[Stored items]
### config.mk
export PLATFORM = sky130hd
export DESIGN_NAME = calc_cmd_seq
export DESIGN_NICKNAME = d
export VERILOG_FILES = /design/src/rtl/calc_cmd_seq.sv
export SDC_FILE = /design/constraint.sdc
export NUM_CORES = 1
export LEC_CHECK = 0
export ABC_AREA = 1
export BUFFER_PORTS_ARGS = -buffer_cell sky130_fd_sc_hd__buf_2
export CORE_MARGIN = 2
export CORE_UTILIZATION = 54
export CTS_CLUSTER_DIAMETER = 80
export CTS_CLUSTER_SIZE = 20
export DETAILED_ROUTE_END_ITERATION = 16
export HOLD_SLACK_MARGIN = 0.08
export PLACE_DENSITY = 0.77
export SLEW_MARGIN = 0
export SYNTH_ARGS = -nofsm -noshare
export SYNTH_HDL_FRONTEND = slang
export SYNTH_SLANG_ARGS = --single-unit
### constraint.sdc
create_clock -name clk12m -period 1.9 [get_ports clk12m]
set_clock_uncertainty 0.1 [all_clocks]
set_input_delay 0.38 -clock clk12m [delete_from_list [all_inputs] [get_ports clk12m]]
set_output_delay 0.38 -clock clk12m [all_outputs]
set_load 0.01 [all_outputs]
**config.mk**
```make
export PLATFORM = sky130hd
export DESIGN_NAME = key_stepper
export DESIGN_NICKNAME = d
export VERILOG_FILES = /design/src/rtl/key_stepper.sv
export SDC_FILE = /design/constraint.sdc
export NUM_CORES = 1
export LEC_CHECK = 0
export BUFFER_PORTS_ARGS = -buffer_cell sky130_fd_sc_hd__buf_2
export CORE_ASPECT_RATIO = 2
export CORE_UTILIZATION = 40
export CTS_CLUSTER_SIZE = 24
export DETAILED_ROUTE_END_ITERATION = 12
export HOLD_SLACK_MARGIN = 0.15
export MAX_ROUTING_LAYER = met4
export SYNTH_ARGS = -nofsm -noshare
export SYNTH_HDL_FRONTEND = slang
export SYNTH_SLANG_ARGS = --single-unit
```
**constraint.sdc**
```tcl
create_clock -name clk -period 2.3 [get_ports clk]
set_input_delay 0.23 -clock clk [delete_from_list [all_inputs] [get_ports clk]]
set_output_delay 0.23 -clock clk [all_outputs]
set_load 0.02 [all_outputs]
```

What is needed:
Having looked over the entries above, reproduce all of them exactly.

Output:
### config.mk
export PLATFORM = sky130hd
export DESIGN_NAME = calc_cmd_seq
export DESIGN_NICKNAME = d
export VERILOG_FILES = /design/src/rtl/calc_cmd_seq.sv
export SDC_FILE = /design/constraint.sdc
export NUM_CORES = 1
export LEC_CHECK = 0
export ABC_AREA = 1
export BUFFER_PORTS_ARGS = -buffer_cell sky130_fd_sc_hd__buf_2
export CORE_MARGIN = 2
export CORE_UTILIZATION = 54
export CTS_CLUSTER_DIAMETER = 80
export CTS_CLUSTER_SIZE = 20
export DETAILED_ROUTE_END_ITERATION = 16
export HOLD_SLACK_MARGIN = 0.08
export PLACE_DENSITY = 0.77
export SLEW_MARGIN = 0
export SYNTH_ARGS = -nofsm -noshare
export SYNTH_HDL_FRONTEND = slang
export SYNTH_SLANG_ARGS = --single-unit
### constraint.sdc
create_clock -name clk12m -period 1.9 [get_ports clk12m]
set_clock_uncertainty 0.1 [all_clocks]
set_input_delay 0.38 -clock clk12m [delete_from_list [all_inputs] [get_ports clk12m]]
set_output_delay 0.38 -clock clk12m [all_outputs]
set_load 0.01 [all_outputs]
**config.mk**
```make
export PLATFORM = sky130hd
export DESIGN_NAME = key_stepper
export DESIGN_NICKNAME = d
export VERILOG_FILES = /design/src/rtl/key_stepper.sv
export SDC_FILE = /design/constraint.sdc
export NUM_CORES = 1
export LEC_CHECK = 0
export BUFFER_PORTS_ARGS = -buffer_cell sky130_fd_sc_hd__buf_2
export CORE_ASPECT_RATIO = 2
export CORE_UTILIZATION = 40
export CTS_CLUSTER_SIZE = 24
export DETAILED_ROUTE_END_ITERATION = 12
export HOLD_SLACK_MARGIN = 0.15
export MAX_ROUTING_LAYER = met4
export SYNTH_ARGS = -nofsm -noshare
export SYNTH_HDL_FRONTEND = slang
export SYNTH_SLANG_ARGS = --single-unit
```
**constraint.sdc**
```tcl
create_clock -name clk -period 2.3 [get_ports clk]
set_input_delay 0.23 -clock clk [delete_from_list [all_inputs] [get_ports clk]]
set_output_delay 0.23 -clock clk [all_outputs]
set_load 0.02 [all_outputs]
```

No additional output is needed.